Este ruso no es bueno, es buenísimo. ¿En qué me baso para decir tan rotunda afirmación? Bien, en el simple hecho de que la primera vez que alguien lo ve jugar se enamora de él. Sin más. A mí me pasó en la final de la UEFA. Aluciné. Arshavin, el futbolista revelación de la Eurocopa con cara de Cupido, enamora allá por donde pasa. Tiene 27 años, una mala noticia, pero, la verdad, nunca es tarde si el crack es bueno. Sino, pregunten por Zidane.

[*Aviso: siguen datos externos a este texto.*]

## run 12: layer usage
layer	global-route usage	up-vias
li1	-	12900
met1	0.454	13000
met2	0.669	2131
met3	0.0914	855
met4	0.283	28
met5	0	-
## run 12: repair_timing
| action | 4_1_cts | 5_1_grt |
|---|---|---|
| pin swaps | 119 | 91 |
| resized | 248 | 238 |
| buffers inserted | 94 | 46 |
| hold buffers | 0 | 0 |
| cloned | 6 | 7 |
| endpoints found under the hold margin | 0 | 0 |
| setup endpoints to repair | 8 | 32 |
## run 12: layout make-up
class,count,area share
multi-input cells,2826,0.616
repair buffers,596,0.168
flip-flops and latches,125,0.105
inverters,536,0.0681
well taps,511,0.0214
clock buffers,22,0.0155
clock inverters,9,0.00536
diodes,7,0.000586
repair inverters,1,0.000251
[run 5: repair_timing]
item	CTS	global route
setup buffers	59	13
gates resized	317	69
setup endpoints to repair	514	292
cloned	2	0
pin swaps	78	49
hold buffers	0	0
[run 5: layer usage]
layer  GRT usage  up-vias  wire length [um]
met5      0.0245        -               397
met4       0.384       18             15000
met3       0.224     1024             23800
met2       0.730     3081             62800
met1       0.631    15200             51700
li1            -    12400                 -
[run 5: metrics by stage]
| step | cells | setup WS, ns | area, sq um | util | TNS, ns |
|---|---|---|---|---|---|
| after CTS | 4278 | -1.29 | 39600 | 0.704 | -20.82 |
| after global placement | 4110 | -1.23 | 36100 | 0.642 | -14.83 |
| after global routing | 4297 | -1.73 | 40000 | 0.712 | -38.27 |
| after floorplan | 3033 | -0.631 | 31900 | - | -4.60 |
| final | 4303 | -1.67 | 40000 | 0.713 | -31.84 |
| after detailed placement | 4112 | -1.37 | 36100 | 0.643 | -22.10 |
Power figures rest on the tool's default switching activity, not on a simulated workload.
red:
## conv
module conv (
input [4:0] stride,
input  conv_enable, 
output reg [18:0] address1 , address2, write_address,
output reg end_reach, full_conv_end, dot_sum_end,
input clk,
input reset,
input [9:0] w1 ,h1,w2,h2,
output reg [9:0] width, height
  );
reg [9:0] H1_index_outer , V1_index_outer ;
reg [5:0]	v1_index_inner , h1_index_inner ;
reg dot_sum_start ;
always @ (posedge clk) begin	 
		if (reset) begin
			H1_index_outer = 0;
			V1_index_outer = 0;
			v1_index_inner = 0;
			h1_index_inner = 0;
			address1 = 0;
			address2 = 0;
			write_address = 0;
			end_reach = 0;
			dot_sum_end = 0;
			dot_sum_start = 1;
			full_conv_end = 0;
			width = 0;
			height = 0;
		end
		else if (conv_enable) begin
				if (dot_sum_start) begin
						v1_index_inner = 0;
						h1_index_inner = 0;
						dot_sum_start = 0;
						dot_sum_end =0;
				end	
				if (!full_conv_end) begin
					address1 = address1 + 2'b01;
					h1_index_inner = h1_index_inner + 2'b01 ;
					if (h1_index_inner == w2) begin			 
						v1_index_inner = v1_index_inner + 1;
  ...
For scale: roughly 2900 cells after synthesis, ~110 flip-flops, roughly 130 I/O pins.
==> flow/config.mk <==
export PLATFORM = sky130hd
export DESIGN_NAME = conv
export DESIGN_NICKNAME = conv
export VERILOG_FILES = /design/flow/design.v
export SDC_FILE = /design/flow/constraint.sdc
export NUM_CORES = 4
export LEC_CHECK = 0
export CAP_MARGIN = 15
export CORE_MARGIN = 2
export CORE_UTILIZATION = 72
export CTS_CLUSTER_DIAMETER = 142
export CTS_CLUSTER_SIZE = 38
export SLEW_MARGIN = 20
==> flow/constraint.sdc <==
create_clock -name core_clock -period 5.97 [get_ports {clk}]
set_input_delay 1.1940 -clock core_clock [delete_from_list [all_inputs] [get_ports {clk}]]
set_output_delay 1.1940 -clock core_clock [all_outputs]
set_load 0.01 [all_outputs]
run.sh (not shown) runs the stock make flow with config.mk's settings and CLKGATE_MAP_FILE=.
What ended red was a tool error in clock tree synthesis; the run never finished.
diff inputs: red => blue
# red
export LEC_CHECK = 0
export CAP_MARGIN = 15
export CORE_MARGIN = 2
export CORE_UTILIZATION = 72
export CTS_CLUSTER_DIAMETER = 142
export CTS_CLUSTER_SIZE = 38
export SLEW_MARGIN = 20
create_clock -name core_clock -period 5.97 [get_ports {clk}]
# blue
export LEC_CHECK = 0
export CAP_MARGIN = 20
export CORE_MARGIN = 2
export CORE_UTILIZATION = 58
export SLEW_MARGIN = 20
create_clock -name core_clock -period 5.9 [get_ports {clk}]
Results
- The flow for blue finished, though final verification flagged setup timing.
- Diff red..blue | synthesized cell area | negligible
- Reported for blue and red, count of input and output buffers turned out identical to the last digit.
- Floorplan check, blue vs red: die outline larger in blue
Modified inputs, green compared to blue
# blue
export LEC_CHECK = 0
export CAP_MARGIN = 20
export CORE_MARGIN = 2
export CORE_UTILIZATION = 58
export SLEW_MARGIN = 20
create_clock -name core_clock -period 5.9 [get_ports {clk}]
# green
export LEC_CHECK = 0
export CAP_MARGIN = 20
export CORE_MARGIN = 2
export CORE_UTILIZATION = 72
export PLACE_DENSITY_LB_ADDON = 0.19
export SLEW_MARGIN = 20
create_clock -name core_clock -period 9.6 [get_ports {clk}]
Results
Looking at the reports, green completed the entire flow and the layout it produced met the timing, DRC and antenna checks. Going from blue to green, aggregate global-route resource usage up 7.0 points, worst setup slack up 3270 ps, largest stage delay on the critical path up 150 ps, area after synthesis flat. Going from blue to green, the number of design-rule violations left by the first detailed-router iteration was found to have gone up by about 4.4%. green vs. blue: summed area of non-filler cells in the final layout fell 5000 um2, slew at the pin closest to its max-slew limit now larger, die extent in y -10%. In the tables for green and blue, number of well taps reads higher with blue. green vs blue: pin count of the biggest net entering global routing up by more than 10%.
[inputs] orange vs green
# green
export LEC_CHECK = 0
export CAP_MARGIN = 20
export CORE_MARGIN = 2
export CORE_UTILIZATION = 72
export PLACE_DENSITY_LB_ADDON = 0.19
export SLEW_MARGIN = 20
create_clock -name core_clock -period 9.6 [get_ports {clk}]
# orange
export LEC_CHECK = 0
export CAP_MARGIN = 20
export CORE_MARGIN = 2
export CORE_UTILIZATION = 40
export SLEW_MARGIN = 20
create_clock -name core_clock -period 11.0 [get_ports {clk}]
==> results <==
- Of orange and green, green shows the higher worst slew margin relative to its limit, with orange below it.
- Looking only at wire length, and setting everything else aside, the lower value of orange and green goes to orange.
- Delta (orange minus green): fraction of area in registers increased by 0.35 points relative to the old numbers, count of placed standard cells in the final layout, fillers left out picked up an extra 5.2%.
Design ahb_lite_fir_filter, start of the top module:
module ahb_lite_fir_filter(
    input clk,
          n_rst,
    input logic hsel,
    input logic [3:0] haddr,
    input logic hsize,
    input logic [1:0] htrans,
    input logic hwrite,
    input logic [15:0] hwdata,
    output logic [15:0] hrdata,
    output logic hresp
);
logic [15:0] fir_out, sample_data, fir_coefficient;
logic [1:0] coefficient_num;
logic processed, err, modwait, data_ready, new_coefficient_set, load_coeff, clear_new_coefficient;
ahb_lite_slave AHB (.clk(clk), 
                    .n_rst(n_rst),
                    .fir_out(fir_out),
                    .modwait(modwait),
                    .err(err),
                    .sample_data(sample_data),
                    .data_ready(data_ready),
                    .fir_coefficient(fir_coefficient),
                    .new_coefficient_set(new_coefficient_set),
                    .coefficient_num(coefficient_num),
                    .clear_new_coefficient(clear_new_coefficient),
                    .hsel(hsel),
                    .htrans(htrans),
                    .haddr(haddr),
                    .hsize(hsize),
                    .hwrite(hwrite),
                    .hwdata(hwdata),
                    .hrdata(hrdata),
  ...
For scale: ~3500 cells after synthesis, about 44 I/O pins.
clock: 11.9 ns
lec_check: 0
cap_margin: 15
cell_pad_in_sites_detail_placement: 0
cell_pad_in_sites_global_placement: 1
core_margin: 4
core_utilization: 37
cts_cluster_size: 60
gpl_routability_driven: 1
gpl_timing_driven: 1
max_routing_layer: met4
place_density_lb_addon: 0.18
setup_slack_margin: 1.45
slew_margin: 15
run.sh (not shown) runs the stock make flow with config.mk's settings and CLKGATE_MAP_FILE=.
The baseline produced a clean layout.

Este ruso del Zenit, al que medio mundo persigue ahora, es mucho más de lo que hablan. Dicen que tiene toques de Romario o Agüero, pero se equivocan. Arshavin es mucho más que eso, repito. Él crea, él asiste, él ve el hueco como nadie, él rompe en tres cuartos y él, también, remata y marca. ¿Qué más quieren? Pues que venga ya a Europa, y si puede ser al Barça. Su sueño. Eso se comenta.
Nos está cegando a todos con su fútbol. Pero por el bien de Arshavin y del deporte rey, no se limiten a creer que Arshavin es un gambeteo dentro del área. No. No vaya a ser que él mismo les haga callar. Porque Arshavin es un creador. Es puro fútbol. Si él disfruta, nosotros también.